Нас теперь было не четверо, как раньше, а 7 человек, потому что Авраменко с промывальщиком и рабочим оставались жить в нашей палатке до тех пор, пока, обрабатывая бассейн Нечи, мы переносили свою палатку вдоль по ее долине. Однажды, я помню, что это было 8 августа, выдался очень дождливый день. Мы не пошли работать, оставаясь в палатке. Авраменко занялся варкой супа с фрикадельками из медвежатины. При этом между ним и Лепихиным возник какой-то разговор, во время которого Авраменко почему-то сказал, что он этот суп варит для себя. Я был возмущен услышанным, но промолчал, решив сделать вид, что пропустил мимо ушей, потому что не мог же я сказать, что медведей я тоже убивал для себя, а вы, дескать, варите из их мяса суп для себя.

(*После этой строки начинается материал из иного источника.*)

==> trial 18 <==
Design uart_top, start of the top module:
module uart_top #(
    parameter   OPERAND_WIDTH = 512,
    parameter   ADDER_WIDTH   = 128,
    parameter   NBYTES        = OPERAND_WIDTH / 8,  
    parameter   CLK_FREQ      = 125_000_000,
    parameter   BAUD_RATE     = 7_812_500    
  )  
  (
    input   wire   iClk, iRst,
    input   wire   iRx,
    output  wire   oTx
  );
make LEC_CHECK=0 CAP_MARGIN=20 CORE_MARGIN=2 CORE_UTILIZATION=72 CTS_CLUSTER_DIAMETER=399 CTS_CLUSTER_SIZE=10 HOLD_SLACK_MARGIN=0.3 SLEW_MARGIN=20 TNS_END_PERCENT=5 finish   # period 2.33 ns
run.sh (not shown) runs the stock make flow with config.mk's settings and CLKGATE_MAP_FILE=.
==> inputs of build 95, as changes to trial 18 <==
- CORE_UTILIZATION: 72 -> 62
- CTS_CLUSTER_DIAMETER: 399 -> default
- CTS_CLUSTER_SIZE: 10 -> default
- HOLD_SLACK_MARGIN: 0.3 -> default
- PLACE_DENSITY: default -> 0.35
- SETUP_SLACK_MARGIN: default -> 0.63
- TNS_END_PERCENT: 5 -> default
==> flow/constraint.sdc (replaced) <==
create_clock -name core_clock -period 6.7 [get_ports {iClk}]
set_input_delay 1.3400 -clock core_clock [delete_from_list [all_inputs] [get_ports {iClk}]]
set_output_delay 1.3400 -clock core_clock [all_outputs]
set_load 0.01 [all_outputs]
==> inputs of build 20, as changes to trial 18 <==
- CORE_UTILIZATION: 72 -> 44
- CTS_CLUSTER_DIAMETER: 399 -> default
- CTS_CLUSTER_SIZE: 10 -> default
- HOLD_SLACK_MARGIN: 0.3 -> default
- SETUP_SLACK_MARGIN: default -> -0.03
- TNS_END_PERCENT: 5 -> default
==> flow/constraint.sdc (replaced) <==
create_clock -name core_clock -period 3.51 [get_ports {iClk}]
set_input_delay 0.7020 -clock core_clock [delete_from_list [all_inputs] [get_ports {iClk}]]
set_output_delay 0.7020 -clock core_clock [all_outputs]
set_load 0.01 [all_outputs]
==> flow_summary.ini <==
; generated from flow reports
[routing]
drtIter0Drc = 10600
wl_met3_um = 27300

[timing]
finalSetupViolations = 322
fin_ws_ns = -1.25

[finish]
comb_area_mm2 = 0.0522
nets = 14000

[power]
power.density_mw_per_mm2 = 777
p_leak_nw = 48.6
power_frac_seq_pct = 51.4
p_clk_mw = 48.3

[run_status]
status = complete, but fails checks
so_faults = setup timing

[global_route]
antenna_found_initial = 42
grt_usage_pct = 39.4

[clock_network]
cts_resized = 211

[setup_path]
r2r-start = MP_ADDER_INST.regB_Q[72]

[die]
die_x_um = 410
# the run above: trial 18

Это было бы неприлично.
О том, что это происходило именно 8 августа, я запомнил потому, что на другой день, выйдя в маршрут, я вдруг заметил, что комаров уже почти совсем нет, тогда как еще позавчера черные тучи их висели над головой. Тогда я подумал, что нужно запомнить эту дату, после которой в тайге наступает новая жизнь, становится легче жить, дышать и работать. И хотя на смену комарам является мошка, которую некоторые считают даже большим злом, чем комары, она на самом деле ни в какое сравнение с ними не идет. Ее терпеть гораздо легче.

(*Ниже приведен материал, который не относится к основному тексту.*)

==> sierra: inputs <==
## OQ1_Stopwatch
module OQ1_Stopwatch(AN, Seg, Dot, CLK, Start, RESET);  
	output [3:0] AN;
	output [6:0] Seg;
	output Dot;
	input CLK, Start, RESET;
	parameter R = 2'b00;
    parameter W = 2'b01;
    parameter C = 2'b10;	
	reg  [11:0] divider_ds;
	reg  [5:0]  divider_ms;
	reg  [6:0]  Seg_Temp;
	reg  [3:0]  D3,D2,D1,D0,D_Temp,AN_Temp;
	reg  [1:0]  state,n_state;
	reg         dp;
	wire        RTC_ds,RTC_ms;
	always @(posedge CLK or posedge RESET) begin
	  if(RESET) divider_ms <= 0;
	  else if(divider_ms==32) divider_ms <= 0;
      else divider_ms <= divider_ms + 1;
    end
    assign RTC_ms = ((divider_ms == 32)?1'b1:1'b0);
	always @(posedge CLK or posedge RESET) begin
      if(RESET) divider_ds <= 0;
      else if(divider_ds==3276) divider_ds <= 0;
      else if(state==C) divider_ds <= divider_ds + 1;
    end
    assign RTC_ds = ((divider_ds == 3276)?1'b1:1'b0);
	always@(posedge CLK or posedge RESET) begin
      if(RESET) begin
        state <= R;
        D3 <= 0;
        D2 <= 0;
        D1 <= 0;
        D0 <= 0;
      end else begin
        state <= n_state;
        if(RTC_ds) begin
          if(D0 == 9) begin
            D0 <= 0;
            if(D1 == 9) begin
              D1 <= 0;
              if(D2 == 9) begin
                D2 <= 0;
                if(D3 == 9) begin
                  D3 <= 0;                  
                end else begin
                  D3 <= D3 + 1;
                end                    
              end else begin
                D2 <= D2 + 1;
              end      
            end else begin
              D1 <= D1 + 1;
            end
          end else begin
            D0 <= D0 + 1;
          end
        end      
      end
    end
    always@(*) begin
      case (state)
        R : if(RESET) n_state = R;
            else if(Start && !RESET) n_state = C;
            else n_state = W;
        W : if(RESET) n_state = R;
            else if(Start && !RESET) n_state = C;
            else n_state = W;
        C : if(RESET) n_state = R;
            else n_state = C;        
        default : n_state = R;
      endcase
    end
    always@(posedge CLK or posedge RESET) begin
      if(RESET) begin
        D_Temp  <= 4'b0000;
  ...
Settings: LEC_CHECK=0, ABC_AREA=0, CAP_MARGIN=20, CORE_ASPECT_RATIO=1.57, CORE_MARGIN=2, CORE_UTILIZATION=70, CTS_CLUSTER_SIZE=21, GPL_TIMING_DRIVEN=1, MAX_ROUTING_LAYER=met4, MIN_ROUTING_LAYER=met1, PLACE_DENSITY_LB_ADDON=0.11, SETUP_SLACK_MARGIN=0.64, SLEW_MARGIN=20, TNS_END_PERCENT=80; clock period 2.45 ns.
run.sh (not shown) runs the stock make flow with config.mk's settings and CLKGATE_MAP_FILE=.
==> nickel (differences from sierra) <==
Settings changed: CTS_CLUSTER_DIAMETER set to 360, HOLD_SLACK_MARGIN set to 0.29.
==> flow/constraint.sdc (replaced) <==
create_clock -name core_clock -period 2.31 [get_ports {CLK}]
set_input_delay 0.4620 -clock core_clock [delete_from_list [all_inputs] [get_ports {CLK}]]
set_output_delay 0.4620 -clock core_clock [all_outputs]
set_load 0.01 [all_outputs]
==> indigo (differences from sierra) <==
Settings changed: ABC_AREA 0 to 1, CORE_ASPECT_RATIO 1.57 to 0.81, CORE_UTILIZATION 70 to 63, GPL_TIMING_DRIVEN 1 to 0, HOLD_SLACK_MARGIN set to 0.15, PLACE_DENSITY set to 0.47, PLACE_DENSITY_LB_ADDON 0.11 to unset, SETUP_SLACK_MARGIN 0.64 to unset, TNS_END_PERCENT 80 to 20.
==> flow/constraint.sdc (replaced) <==
create_clock -name core_clock -period 2.37 [get_ports {CLK}]
set_input_delay 0.4740 -clock core_clock [delete_from_list [all_inputs] [get_ports {CLK}]]
set_output_delay 0.4740 -clock core_clock [all_outputs]
set_load 0.01 [all_outputs]
==> juniper (differences from sierra) <==
Settings changed: ABC_AREA 0 to 1, CORE_ASPECT_RATIO 1.57 to unset, CORE_UTILIZATION 70 to 71, CTS_CLUSTER_SIZE 21 to 32, GPL_TIMING_DRIVEN 1 to unset, MAX_ROUTING_LAYER met4 to unset, MIN_ROUTING_LAYER met1 to unset, PLACE_DENSITY_LB_ADDON 0.11 to 0.19, SETUP_SLACK_MARGIN 0.64 to unset, TNS_END_PERCENT 80 to unset.
==> flow/constraint.sdc (replaced) <==
create_clock -name core_clock -period 2.2 [get_ports {CLK}]
set_input_delay 0.4400 -clock core_clock [delete_from_list [all_inputs] [get_ports {CLK}]]
set_output_delay 0.4400 -clock core_clock [all_outputs]
set_load 0.01 [all_outputs]
==> run notes <==
State of the implementation.

- The capture point of the worst register-to-register path is recorded as D0[1].
- For the completed layout, the total cell area is recorded as 0.00308 mm2.
- Per STA, the highest per-stage delay on the worst path measures 0.48 ns.
- Yosys reports a chip area of 0.00275 mm2.
- The latest clock arrival within the worst-skew pair is 0.30 ns, for reference.
- The slowest cell on the critical path is sky130_fd_sc_hd__clkdlybuf4s50_1, for reference.
- The switching component of the power was reported as 0.000464 W.
- The number of cells on the worst hold path is listed as 2.
- Measured in cells, the most critical reg-to-reg path has a length of 7.
- The layout multi-input combinational cell count is 273, for reference.
- The flow ran to the end and the layout has no timing, DRC or antenna violations.
- The fraction of power spent switching nets is 0.263, for reference.
- The post-synthesis share of cell area spent on and, or, nand and nor gates is 0.385, for reference.
The numbers above come from juniper.

==> run notes <==
State of the implementation.

- The fraction of power spent switching nets is 0.294, for reference.
- Yosys reports a chip area of 0.00275 mm2.
- The post-route cell area is 0.00309 mm2, for reference.
- The timing report shows that the slowest cell on the worst path is sky130_fd_sc_hd__clkdlybuf4s50_1.
- The flow ran to the end and the layout has no timing, DRC or antenna violations.
- The post-synthesis share of cell area spent on and, or, nand and nor gates is 0.385, for reference.
- On the worst path, the slowest cell contributes a delay of 0.49 ns.
- Counting instances, the worst hold path has a depth of 1.
- For the worst reg-to-reg path, the endpoint reported by OpenROAD is D3[3].
- The latest clock arrival within the worst-skew pair is 0.31 ns, for reference.
- The power report puts the net switching power at 0.000448 W.
The numbers above come from indigo.

==> run notes <==
State of the implementation.

- The layout multi-input combinational cell count is 197, for reference.
- The run finished with no timing, DRC or antenna violations.
- The maximum cell stage delay along the critical path is 0.43 ns, for reference.
- The latest clock arrival within the worst-skew pair is 0.31 ns, for reference.
- In this run, the synthesized area fraction spent on and/or/nand/nor cells is recorded as 0.242.
- The fraction of power spent switching nets is 0.285, for reference.
- STA lists the endpoint of the worst register-to-register path as D_Temp[2].
- The slowest cell on the critical path is sky130_fd_sc_hd__dfrtp_1, for reference.
- The family with the most delay on the worst path is flip-flops, for reference.
- According to the Yosys statistics, the synthesized design has a chip area of 0.00259 mm2.
- For the completed layout, the total cell area is recorded as 0.00325 mm2.
The numbers above come from nickel.

==> run notes <==
State of the implementation.

- The area of the synthesized netlist per yosys stat is 0.00259 mm2, for reference.
- The script computed the net switching share of total power as 0.253.
- The post-route cell area is 0.00307 mm2, for reference.
- The flow ran to the end and the layout has no timing, DRC or antenna violations.
- The critical path's slowest stage uses the library cell sky130_fd_sc_hd__dfrtp_1.
- The cell count of the worst hold path is 1, for reference.
The numbers above come from sierra.


* * *

==> inputs of run a <==
OQ1_Stopwatch again, from the RTL that the note above started with.
clock: 5.49 ns
lec_check: 0
cap_margin: 20
core_margin: 2
core_utilization: 62
cts_cluster_size: 57
place_density_lb_addon: 0.0
setup_slack_margin: 1.54
slew_margin: 20
tns_end_percent: 5
==> inputs of run b, as changes to run a <==
ABC_AREA = 1   (was unset)
CORE_UTILIZATION = 72   (was 62)
CTS_CLUSTER_SIZE = unset   (was 57)
SETUP_SLACK_MARGIN = unset   (was 1.54)
TNS_END_PERCENT = unset   (was 5)
==> flow/constraint.sdc (replaced) <==
create_clock -name core_clock -period 2.21 [get_ports {CLK}]
set_input_delay 0.4420 -clock core_clock [delete_from_list [all_inputs] [get_ports {CLK}]]
set_output_delay 0.4420 -clock core_clock [all_outputs]
set_load 0.01 [all_outputs]
==> inputs of run c, as changes to run a <==
CORE_ASPECT_RATIO = 0.5   (was unset)
CORE_UTILIZATION = 70   (was 62)
CTS_CLUSTER_SIZE = unset   (was 57)
PLACE_DENSITY_LB_ADDON = unset   (was 0.0)
SETUP_SLACK_MARGIN = 2.38   (was 1.54)
TNS_END_PERCENT = unset   (was 5)
==> flow/constraint.sdc (replaced) <==
create_clock -name core_clock -period 10.0 [get_ports {CLK}]
set_input_delay 2.0000 -clock core_clock [delete_from_list [all_inputs] [get_ports {CLK}]]
set_output_delay 2.0000 -clock core_clock [all_outputs]
set_load 0.01 [all_outputs]
==> inputs of run d, as changes to run a <==
CORE_UTILIZATION = 40   (was 62)
CTS_CLUSTER_SIZE = unset   (was 57)
MAX_ROUTING_LAYER = met4   (was unset)
PLACE_DENSITY_LB_ADDON = 0.16   (was 0.0)
SETUP_SLACK_MARGIN = unset   (was 1.54)
==> flow/constraint.sdc (replaced) <==
create_clock -name core_clock -period 10.0 [get_ports {CLK}]
set_input_delay 2.0000 -clock core_clock [delete_from_list [all_inputs] [get_ports {CLK}]]
set_output_delay 2.0000 -clock core_clock [all_outputs]
set_load 0.01 [all_outputs]
==> notes <==
- The lowest design area belongs to run c, the highest to run b.
- In run d the register-to-register slack is higher than in run a, by 4700 ps.
- Run d completed without violations. Run a finished with timing, DRC and antenna clean. Run c passed the timing, design-rule and antenna checks. Run b passed the timing, design-rule and antenna checks.
- The lowest clock skew belongs to run c, the highest to run d.
- Between run a and run b, the lower area after synthesis is in run a (gap about 5.6%, measured against run b).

Поездка в Усть-Омчуг с Андреем Ручкой
Однажды в середине августа я решил съездить в Усть-Омчуг и попутно отвезти брату и его семье кусок медвежатины.
Утром я вышел из своей палатки, стоявшей на высоком четырехметровом берегу Колымы, и невольно залюбовался на красивую реку, спокойно катившую под безоблачным небом свои синие воды, озаряемые лучами недавно взошедшего солнца. Оно было сзади, и поэтому я не мог видеть ослепительного блеска спокойной зеркально гладкой поверхности реки, нигде не нарушаемой рябью от малейшего дуновения легкого ветерка. Внимание мое привлекла какая-то точка, белевшая вдали на прямом участке реки. Нетрудно было догадаться, что это человек в чем-то белом, скорее всего, в халате плывет на лодке, спускаясь по течению в нашу сторону.
Потом на берег вышли другие обитатели палатки и стали выражать недоумение по поводу халата на человеке, плывущем в лодке по реке. Он уже приблизился и стал виднее. Он довольно быстро приближался, и уже можно было удостовериться, что на человеке в лодке был действительно белый халат, как мы и думали, но было до нелепости странно видеть такой наряд на человеке в лодке. Гадали о том, кто он может быть — врач, повар или парикмахер, но почему-то не могли решить этого вопроса, хотя он был не так уж загадочен. Ясно каждому, что ни врач, ни повар не могли бы оказаться в белом халате в тайге, в дороге, в лодке. И тому и другому нужно было бы сохранить халат чистым, первому до встречи с больными, а второму тоже до его работы. Парикмахер же, которому предстояла встреча с нетребовательными снисходительными клиентами, мог себе позволить путешествовать по таежной реке в таком красивом наряде, на который, должно быть, с берегов засматривались медведи.
Но профессия речного туриста стала понятна по первому же оброненному им как бы невзначай словечку, когда он, причалив к берегу и подхватив из лодки чемоданчик, взошел на нашу террасу по сделанным в ее борту ступеням. «Позарастали», — сказал он вместо слов приветствия, и сразу стало понятно, что он парикмахер. Халатик на нем только издали под лучами солнца выглядел белым или даже белоснежным, а на самом деле был далеко не первой свежести. Оказалось, что он едет «обслуживать» бригаду сенокосчиков. Мы же для него оказались находкой. Он стал уговаривать и нас обслужиться у него. Некоторые согласились. Я тоже решил расстаться со своими только что с трудом отращенными красивыми рыжеватыми усами, которые мне казались похожими на усы Симонова в фильме Петр I (актер Николай Симонов в фильме Владимира Петрова «Петр Первый» (1937–1938 гг.). — Ред.), которыми он свободно шевелил, как кот.